The quinolones, tetracyclines, aminoglycosides and amphenicols are the most commonly used antimicrobials in fish farming25 and thus, it may explain the multiresistance observed in the fish farm isolates. All of the tested quinolones, tetracyclines, aminoglycosides and amphenicols were ineffective. Although it was observed multiresistance, no ESBL genes were found. The ESBL would confer an even greater risk for the raw fish consuming population, because these bacteria's can produce an enzyme that are able to hydrolyze the beta lactam ring of penicillins, cephalosporins and aztreonam, thus conferring resistance to these antimicrobials.11 However, this multiresistance profile shows a phenotypic response from the isolates, and due to the selective pressure originated from the abusive use of broad-spectrum cephalosporins, according to data obtained in the present study, ESBL strains can emerge rapidly, as it is already observed in other animal productions.

According to the phylogenetic results of this study, it is confirmed that tropical populations can harbor strains of group A and B1 preferentially, which may be one of the factors that could explain tropical countries higher diarrhea frequency.27 Although much is reported about the O157 strains, non-O157 STEC strains are the most prevalent in animals and food.
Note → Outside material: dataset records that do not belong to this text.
**config.mk**
```make
export PLATFORM = sky130hd
export DESIGN_NAME = vram_block_dma
export DESIGN_NICKNAME = d
export VERILOG_FILES = /design/src/rtl/vdma_pkg.sv /design/src/rtl/vdma_regs.sv /design/src/rtl/vdma_ptr.sv /design/src/rtl/vdma_seq.sv /design/src/rtl/vram_block_dma.sv
export SDC_FILE = /design/constraint.sdc
export NUM_CORES = 1
export LEC_CHECK = 0
export BUFFER_PORTS_ARGS = -buffer_cell sky130_fd_sc_hd__buf_2
export CORE_MARGIN = 3
export CORE_UTILIZATION = 30
export CTS_CLUSTER_SIZE = 25
export DETAILED_ROUTE_END_ITERATION = 8
export PLACE_DENSITY = 0.54
export SLEW_MARGIN = 20
export SYNTH_ARGS = -nofsm -noshare
export SYNTH_HDL_FRONTEND = slang
export SYNTH_SLANG_ARGS = --single-unit
```
**constraint.sdc**
```tcl
create_clock -name clk -period 4.93 [get_ports clk]
set_input_delay 0.986 -clock clk [delete_from_list [all_inputs] [get_ports clk]]
set_output_delay 0.986 -clock clk [all_outputs]
set_load 0.03 [all_outputs]
```
**src/rtl/vdma_pkg.sv**
```systemverilog
package vdma_pkg;
   typedef enum logic [1:0] {
      XF_IDLE  = 2'd0,
      XF_READ  = 2'd1,
      XF_WRITE = 2'd2
   } xfer_state_e;

   localparam int SEL_W = 5;
   localparam logic [SEL_W-1:0] SEL_CTRL = 5'h0F;
   localparam logic [SEL_W-1:0] SEL_SRC  = 5'h10;
   localparam logic [SEL_W-1:0] SEL_DST  = 5'h11;
   localparam logic [SEL_W-1:0] SEL_LEN  = 5'h12;

   localparam int CTRL_W     = 5;
   localparam int CB_SAT_IRQ = 0;
   localparam int CB_BLK_IRQ = 1;
   localparam int CB_SRC_DEC = 2;   // destination direction is the next bit
   localparam int CB_SAT_RPT = 4;
   localparam int N_PTR      = 2;
endpackage

```
**src/rtl/vdma_regs.sv**
```systemverilog
module vdma_regs
   import vdma_pkg::*;
#(
   parameter int AW = 16,
   parameter int LW = 16,
   parameter int RW = 16
) (
   input  logic              clk,
   input  logic              rst_n,
   input  logic              wr_en,
   input  logic [SEL_W-1:0]  wr_sel,
   input  logic [RW-1:0]     wr_data,
   input  logic              busy,
   output logic [CTRL_W-1:0] ctrl_q,
   output logic              start,
   output logic [LW-1:0]     len_val,
   output logic [N_PTR-1:0]  ld_ptr,
   output logic [AW-1:0]     ld_val
);
   logic idle_wr;

   assign idle_wr   = wr_en && !busy;
   assign start     = idle_wr && (wr_sel == SEL_LEN);
   assign ld_ptr[0] = idle_wr && (wr_sel == SEL_SRC);
   assign ld_ptr[1] = idle_wr && (wr_sel == SEL_DST);
   assign len_val   = wr_data[LW-1:0];
   assign ld_val    = wr_data[AW-1:0];

   always_ff @(posedge clk) begin
      if (!rst_n) begin
         ctrl_q <= '0;
      end else if (wr_en && (wr_sel == SEL_CTRL)) begin
         ctrl_q <= wr_data[CTRL_W-1:0];
      end
   end
endmodule

```
**src/rtl/vdma_ptr.sv**
```systemverilog
module vdma_ptr #(
   parameter int AW = 16
) (
   input  logic          clk,
   input  logic          rst_n,
   input  logic          ld,
   input  logic [AW-1:0] ld_val,
   input  logic          start,
   input  logic          dir_in,
   input  logic          step,
   output logic [AW-1:0] ptr,
   output logic          dir_q
);
   localparam logic [AW-1:0] ONE = AW'(1);

   always_ff @(posedge clk) begin
      if (!rst_n) begin
         ptr   <= '0;
         dir_q <= 1'b0;
      end else begin
         if (start) begin
            dir_q <= dir_in;
         end
         if (ld) begin
            ptr <= ld_val;
         end else if (step) begin
            ptr <= dir_q ? (ptr - ONE) : (ptr + ONE);
         end
      end
   end
endmodule

```
**src/rtl/vdma_seq.sv**
```systemverilog
module vdma_seq
   import vdma_pkg::*;
#(
   parameter int LW = 16
) (
   input  logic          clk,
   input  logic          rst_n,
   input  logic          start,
   input  logic [LW-1:0] len_in,
   output xfer_state_e   state,
   output logic          rd_step,
   output logic          wr_step,
   output logic          done
);
   localparam logic [LW-1:0] ONE = LW'(1);

   logic [LW-1:0] remain;
   logic          last;

   assign last    = (remain == '0);
   assign rd_step = (state == XF_READ);
   assign wr_step = (state == XF_WRITE);
   assign done    = wr_step && last;

   always_ff @(posedge clk) begin
      if (!rst_n) begin
         state  <= XF_IDLE;
         remain <= '0;
      end else begin
         unique case (state)
            XF_IDLE: begin
               if (start) begin
                  remain <= len_in;
                  state  <= XF_READ;
               end
            end
            XF_READ: begin
               state <= XF_WRITE;
            end
            XF_WRITE: begin
               if (last) begin
                  state <= XF_IDLE;
               end else begin
                  remain <= remain - ONE;
                  state  <= XF_READ;
               end
            end
            default: begin
               state <= XF_IDLE;
            end
         endcase
      end
   end
endmodule

```
**src/rtl/vram_block_dma.sv**
```systemverilog
module vram_block_dma
   import vdma_pkg::*;
#(
   parameter int DW = 16,
   parameter int AW = 16,
   parameter int LW = 16,
   parameter int RW = 16
) (
   input  logic             clk,
   input  logic             rst_n,
   input  logic             reg_wr,
   input  logic [SEL_W-1:0] reg_sel,
   input  logic [RW-1:0]    reg_wdata,
   input  logic             irq_ack,
   output logic [AW-1:0]    vram_addr,
   output logic             vram_rd,
   output logic             vram_wr,
   output logic [DW-1:0]    vram_wdata,
   input  logic [DW-1:0]    vram_rdata,
   output logic             busy,
   output logic             irq,
   output logic [1:0]       sat_ctl
);
   if (DW < 1) begin : g_bad_dw
      $error("vram_block_dma: DW must be at least 1");
   end
   if (AW < 1 || AW > RW) begin : g_bad_aw
      $error("vram_block_dma: AW must lie in 1..RW");
   end
   if (LW < 1 || LW > RW) begin : g_bad_lw
      $error("vram_block_dma: LW must lie in 1..RW");
   end
   if (RW < CTRL_W) begin : g_bad_rw
      $error("vram_block_dma: RW too narrow for the control word");
   end

   logic [CTRL_W-1:0] ctrl_q;
   logic              start;
   logic [LW-1:0]     len_val;
   logic [N_PTR-1:0]  ld_ptr;
   logic [AW-1:0]     ld_val;
   xfer_state_e       state;
   logic              rd_step;
   logic              wr_step;
   logic              done;
   logic [N_PTR-1:0]  step_v;
   logic [N_PTR-1:0]  dir_v;
   logic [AW-1:0]     ptr_v [N_PTR];

   vdma_regs #(.AW(AW), .LW(LW), .RW(RW)) u_regs (
      .clk     (clk),
      .rst_n   (rst_n),
      .wr_en   (reg_wr),
      .wr_sel  (reg_sel),
      .wr_data (reg_wdata),
      .busy    (busy),
      .ctrl_q  (ctrl_q),
      .start   (start),
      .len_val (len_val),
      .ld_ptr  (ld_ptr),
      .ld_val  (ld_val)
   );

   vdma_seq #(.LW(LW)) u_seq (
      .clk     (clk),
      .rst_n   (rst_n),
      .start   (start),
      .len_in  (len_val),
      .state   (state),
      .rd_step (rd_step),
      .wr_step (wr_step),
      .done    (done)
   );

   assign step_v[0] = rd_step;
   assign step_v[1] = wr_step;

   for (genvar g = 0; g < N_PTR; g++) begin : g_ptr
      vdma_ptr #(.AW(AW)) u_ptr (
         .clk    (clk),
         .rst_n  (rst_n),
         .ld     (ld_ptr[g]),
         .ld_val (ld_val),
         .start  (start),
         .dir_in (ctrl_q[CB_SRC_DEC+g]),
         .step   (step_v[g]),
         .ptr    (ptr_v[g]),
         .dir_q  (dir_v[g])
      );
   end

   assign busy       = (state != XF_IDLE);
   assign vram_rd    = rd_step;
   assign vram_wr    = wr_step;
   assign vram_addr  = wr_step ? ptr_v[1] : ptr_v[0];
   assign vram_wdata = vram_rdata;
   assign sat_ctl    = {ctrl_q[CB_SAT_RPT], ctrl_q[CB_SAT_IRQ]};

   always_ff @(posedge clk) begin
      if (!rst_n) begin
         irq <= 1'b0;
      end else if (done && ctrl_q[CB_BLK_IRQ]) begin
         irq <= 1'b1;
      end else if (irq_ack) begin
         irq <= 1'b0;
      end
   end
endmodule

```
# [Word-level counts from Yosys, hierarchy flattened]
# Index checks and enable logic that the tools add are counted.
# W data, S select, Z words.
[totals] reg_bits=58 output_inout_bits=38 in_bits=41 elab_cells=52
[op_classes] n_eq_ne=8 n_addsub=5 n_mux=15 n_reduce_logical=16
[op_table] operator="$mux W16" n=9
[op_table] operator="$sub A16 B1 Y16 const B" n=3
[op_table] operator="$add A16 B1 Y16 const B" n=2
[op_table] operator="$pmux W16 S2" n=1
[op_table] operator="$logic_not A16 Y1" n=1
[op_table] operator="$eq A5 B5 Y1 const B" n=3
[op_table] operator="$reduce_bool A2 Y1" n=5
[op_table] operator="$logic_and A1 B1 Y1" n=7
[op_table] operator="$pmux W2 S3" n=1
[op_table] operator="$eq A5 B4 Y1 const B" n=1
[op_table] operator="$mux W1" n=3
[op_table] operator="$reduce_and A3 Y1" n=1
[op_table] operator="$eq A2 B1 Y1 const B" n=1
[op_table] operator="$eq A2 B2 Y1 const B" n=1
[op_table] operator="$logic_not A2 Y1" n=1
[op_table] operator="$mux W2" n=1
[op_table] operator="$ne A2 B1 Y1 const B" n=1
[op_table] operator="$ne A2 B2 Y1 const B" n=1
[op_table] operator="$logic_not A1 Y1" n=1

# [Logic depth before layout (Yosys ltp)]
[logic_depth] depth_word=6 mapped_depth=9

# [By module]
# Synthesis repeated with hierarchy kept, for this count alone.
[hier_totals] hier_cells=611 area_unflattened_um2=5007.3
[modules_own_cells] mod="vdma_ptr" area_each_um2=1482.7 instances=2 cells_per_inst=180
[modules_own_cells] mod="vdma_seq" area_each_um2=1133.6 instances=1 cells_per_inst=151
[modules_own_cells] mod="vdma_regs" area_each_um2=495.5 instances=1 cells_per_inst=61
[modules_own_cells] mod="vram_block_dma" area_each_um2=412.9 instances=1 cells_per_inst=39

# [Least setup slack after synthesis]
# Ideal clock, no wire load.
[synth_path] kind="reg2out" from="reg u_seq.state[0]" to="out vram_addr[10]" path_stages_with_launch=7 path_slack_ns=2.141 arrival_time_ns=1.803 path_cell_list="dfxtp_1 > nand2b_1 > inv_1 > clkbuf_1 > clkbuf_1 > nand2_1 > nand2_1"
[synth_between] elab_chain_cells=2
[synth_lines] item="start: declaration" line_no="vdma_seq.sv:10" source="output xfer_state_e state,"
[synth_lines] item="start signal: assignment" line_no="vdma_seq.sv:27" source="state <= XF_IDLE;"
[synth_lines] item="start signal: assignment" line_no="vdma_seq.sv:34" source="state <= XF_READ;"
[synth_lines] item="start signal: assignment" line_no="vdma_seq.sv:38" source="state <= XF_WRITE;"
[synth_lines] item="$eq A2 B2 Y1" line_no="vdma_seq.sv:22" source="assign wr_step = (state == XF_WRITE);"
[synth_lines] item="named net vram_wr" line_no="vram_block_dma.sv:17" source="output logic vram_wr,"
[synth_lines] item="$mux W16" line_no="vram_block_dma.sv:95" source="assign vram_addr = wr_step ? ptr_v[1] : ptr_v[0];"
[synth_lines] item="end: declaration" line_no="vram_block_dma.sv:15" source="output logic [AW-1:0] vram_addr,"
# The timed path passes the listed nets, and every way through them passes these cells.

# [Final worst setup path]
[layout_path] from="reg u_seq.state[0]" to="out vram_addr[15]"
[layout_between] elab_chain_cells=2
[layout_lines] item="$eq A2 B2 Y1" line_no="vdma_seq.sv:22"
[layout_lines] item="$mux W16" line_no="vram_block_dma.sv:95"
# Every way passes these cells.

==> out/metrics.csv <==
stage;metric;value;unit
floorplanning;Die Y-Extent;127.7;um
run;max-cap viol count;0;
setup_path;worst reg2reg setup slack;2.14;ns
pwr;Leak;0.002089;uW
yosys;mapped cell area;4446;um2
drt;vias;4399;
drt;Iter 0 DRT Violations;350;
setup_path;classification of the worst setup path;reg -> out;
sta;Worst Skew;0.007374;ns
yosys;top_reg_cell synth;dfxtp_1;
clocking;Max clock buf depth;2;
yosys;top cells by count, synth;117 x nand2_1, 58 x a21oi_1, 58 x dfxtp_1;
cells_and_area;Design Area, Final;4960;um2
cells_and_area;Layout Utilization;0.3492;
setup_path;Worst path max stage delay;0.41;ns
min_path;worst hold stages;2;
yosys;Post-synth EDFFs;0;
global_routing;initial antenna violation count;0;
yosys;Ys Warns;0;
yosys;syn_area_per_cell;7.372;um2
sta;hold slack;0.4658;ns
cells_and_area;Antenna Cells;0;
yosys;Yosys top cell area share;0.2612;
cells_and_area;Post-Layout Cell Count;798;
yosys;post-synth top area cell;dfxtp_1;
min_path;WHS Endpoint;irq;
place;hpwl dp;9866;um
setup_path;critical-path cell list;nand2b_2, inv_1, buf_4, nand2_1, nand2_1, buf_2;
cells_and_area;final net count;687;
outcome;outcome;finished clean;
min_path;HP Class;reg -> reg;
pwr;Worst VDD drop;0.0001303;V
pwr;pwr dens;232.6;nW/um2
sta;RSZ-0062 raised after global routing;no;
yosys;register bit total from synthesis;58;
sta;fin crit period;3.066;ns
pwr;Pint;875.3;uW
floorplanning;Die ar.;16320;um2
setup_path;CP top delay family;buffers and inverters;
setup_path;crit path max fanout;32;
pwr;P_sw;278.1;uW
floorplanning;core outline area;14200;um2
clocking;worst-skew pair later-pin latency;0.33;ns
floorplanning;IO Pins;79;
setup_path;Worst Path Arrival;2.08;ns
pwr;sequential share of power;0.413;
place;GPL Wtd Cong;0.8951;
global_routing;largest net degree at the start of global routing;59;
yosys;most frequent cell after synthesis;nand2_1;
yosys;post-synthesis sequential area ratio;0.2612;
floorplanning;Initial Utilization;0.3130;
global_routing;total grt overflow;0;
sta;Worst Tran Pin Value;1.073;ns
yosys;top cells by area, synth;dfxtp_1 26%, nand2_1 9.9%, ha_1 8.4%, a21oi_1 6.5%, nor2_1 4.6%;
setup_path;Buffers & Inverters on Critical Path;3;
clocking;CTS tree;yes;
setup_path;Worst setup SP type;register;
clocking;H-tree level count;3;
floorplanning;die width;127.7;um
pwr;Clock power frac;0.522;
clocking;clock buffer count from CTS;9;
drt;# DRC;0;
global_routing;vias in the first global route;4277;
clocking;Reg clk slew, reported paths;0.05;ns
setup_path;CP Launch Point;u_seq.state[0];
sta;f_max;326.2;MHz
yosys;Unique masters post-synth;64;
setup_path;RR Endpoint;g_ptr[1].u_ptr.ptr[9];
floorplanning;row cnt;43;
setup_path;start of the worst register-to-register path;g_ptr[1].u_ptr.dir_q;
drt;antenna viol nets, final;0;
sta;Final period util;0.6219;
yosys;Net Count, Synth;676;
global_routing;wire length of the first global-routing pass;21780;um
yosys;ys async rst share;0;
setup_path;Critical Path RT;3.94;ns
setup_path;CP Capture Type;output pin;
pwr;Comb power frac;0.065;
place;Area after DPL;4669;um2
place;# placed instances;783;
clocking;CTS root buffer;clkbuf_16;
sta;fin. max-slew vios;0;
global_routing;aggregate global-route resource usage;0.1636;
yosys;Cells after Synth;603;
sta;# setup viols final;0;
setup_path;worst reg2reg path depth;7;
sta;Final Hold Vio Count;0;
setup_path;Worst path most repeated cell;nand2_1;
clocking;Clock Sinks;58;
sta;relative slew slack;0.2829;
drt;vias per cell;5.513;
min_path;hold path start;irq;
drt;drt pass-1 iters;5;
clocking;Hold Buf Count CTS;0;
clocking;postcts setup bufs;0;
setup_path;slowest cell on the critical path;buf_4;
place;IO buf count;46;
drt;wire length per cell;16.65;um
pwr;Sw Share;0.2411;
drt;WL final;13280;um
cells_and_area;share of layout cells above drive strength 1;0.1294;
cells_and_area;Synth-to-Final Area Change;11.57;%
clocking;post-cts sizing count;0;
sta;setup TNS;0;ns
[power groups by stage]
stage	Combinational [uW]	Clock (uW)	Sequential, uW
floorplan	66.4	0	485
global placement	73.7	0	486
detailed placement	74.3	0	486
CTS	74.6	615	476
global route	81.6	637	476
finish	74.8	602	476
[cells by family (layout without fill, tap and decap cells)]
family | after synthesis | count (layout) | share of synthesized area
muxes | 7 | 7 | 0.01576
buffers and inverters | 61 | 76 | 0.07205
DFF | 58 | 58 | 0.2612
and+or+nand+nor | 244 | 244 | 0.2511
AOI/OAI and AO/OA | 184 | 184 | 0.2730
xor gates and xnor gates | 17 | 17 | 0.03349
adders and majority gates | 32 | 32 | 0.09344
[layout by cell type, fill, tap and decap left out, drive strengths merged, types with 4 or more instances in the layout]
cell / n
nand2: 117
o22ai: 6
nand4b: 4
nand3: 16
ha: 30
nor2: 54
clkbuf: 12
o21a: 4
and3: 4
o41ai: 5
a22o: 4
a221oi: 4
a21oi: 61
dfxtp: 58
nor3: 11
o221ai: 5
a22oi: 19
a21o: 6
mux2i: 7
inv: 11
o211ai: 8
o21ai: 36
nand4: 4
nand2b: 5
buf: 50
nor4: 6
xnor2: 14
[per-layer routing]
metal  share of wire  GRT usage  vias up
met5               0          0        -
met4           0.015    0.05868        0
met3           0.048    0.02417       16
met2            0.46     0.2612      119
met1            0.48     0.2245     2064
li1                -          -     2200
[worst register-to-register path: stages, from the launching register on]
cell      delay (ns)
dfxtp_1         0.80
ha_1            0.39
o21ai_1         0.41
o21bai_1        0.15
o21ai_0         0.27
nand2_1         0.11
or2_2           0.29
a32o_1          0.26
[stage by stage]
stage | total power (uW) | worst slack (ns)
floorplan | 551.3 | 2.141
global placement | 559.6 | 2.080
detailed placement | 560.4 | 1.969
CTS | 1166 | 1.845
global route | 1196 | 1.773
finish | 1153 | 1.864
[layout make-up]
cell class / count / area [um2]
fillers: 1530 / 9244
multi-input cells: 484 / 2982
flip-flops and latches: 58 / 1161
clock buffers: 12 / 266.5
repair buffers: 50 / 260.3
well taps: 180 / 225.2
inverters: 11 / 41.29
clock inverters: 3 / 23.77
[state kept, by name, indices dropped and copies added, names as in the netlist]
register / count
irq: 1
u_regs.ctrl_q: 5
u_seq.remain: 16
g_ptr.u_ptr.dir_q: 2
u_seq.state: 2
g_ptr.u_ptr.ptr: 32
[worst max-delay path by stage]
stage / cells past startpoint / end / slack, ns
after floorplan: 6 / vram_addr[10] / 2.14
after global placement: 7 / g_ptr[1].u_ptr.ptr[15] / 2.08
after detailed placement: 7 / g_ptr[1].u_ptr.ptr[15] / 1.97
after CTS: 6 / vram_addr[5] / 1.85
after global routing: 6 / vram_addr[5] / 1.77
final: 6 / vram_addr[15] / 1.86
(Power assumes the default switching activity.)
For this reason, chances of humans becoming infected by these strains are large, indicating the importance of this serogroups to public health.5 Therefore, the O116 serogroup observed in the present study is relevant due to the fact that it is often associated with severe human disease. Furthermore, the strain with the flagelar antigen H18 which contains the stx2 but not the eae gene, has also shown frequent association with infections in animals.28 Moreover, the ONT: H18 serotype in eae negative and saa positive strains, similarly to the ones in this study, has previously been detected in pathogenic E. coli in cattle,29 thus emphasizing the fact that these animals were, likely, the source of this pathogen infection in fish.

The genetic diversity analysis showed that, although the isolates belonged to the same bacterial species, they had genetic diversities that were highlighted though the PFGE technique. The same was observed with the MSLT data, indicating that although they had a common ancestral origin, the transference of genetic information, though time, made this isolates very diverse, thus explaining their distinct phylogenetic classification.

Ours results shows that fish can harbor an important combination of Stx2 subtypes and putative adhesions genes. Also, it draws attention to the fact that the indiscriminate use of antibiotics in fish farming has the potential to endanger consumer health through the dissemination of antibiotic resistance genes. And finally, it highlights the role of STEC and aEPEC as foodborne pathogens in fish for human consumption.

Acknowledgments

The authors would like to thank FAPESP for all research support granted (2011/07358-2 and 2011/15050-8).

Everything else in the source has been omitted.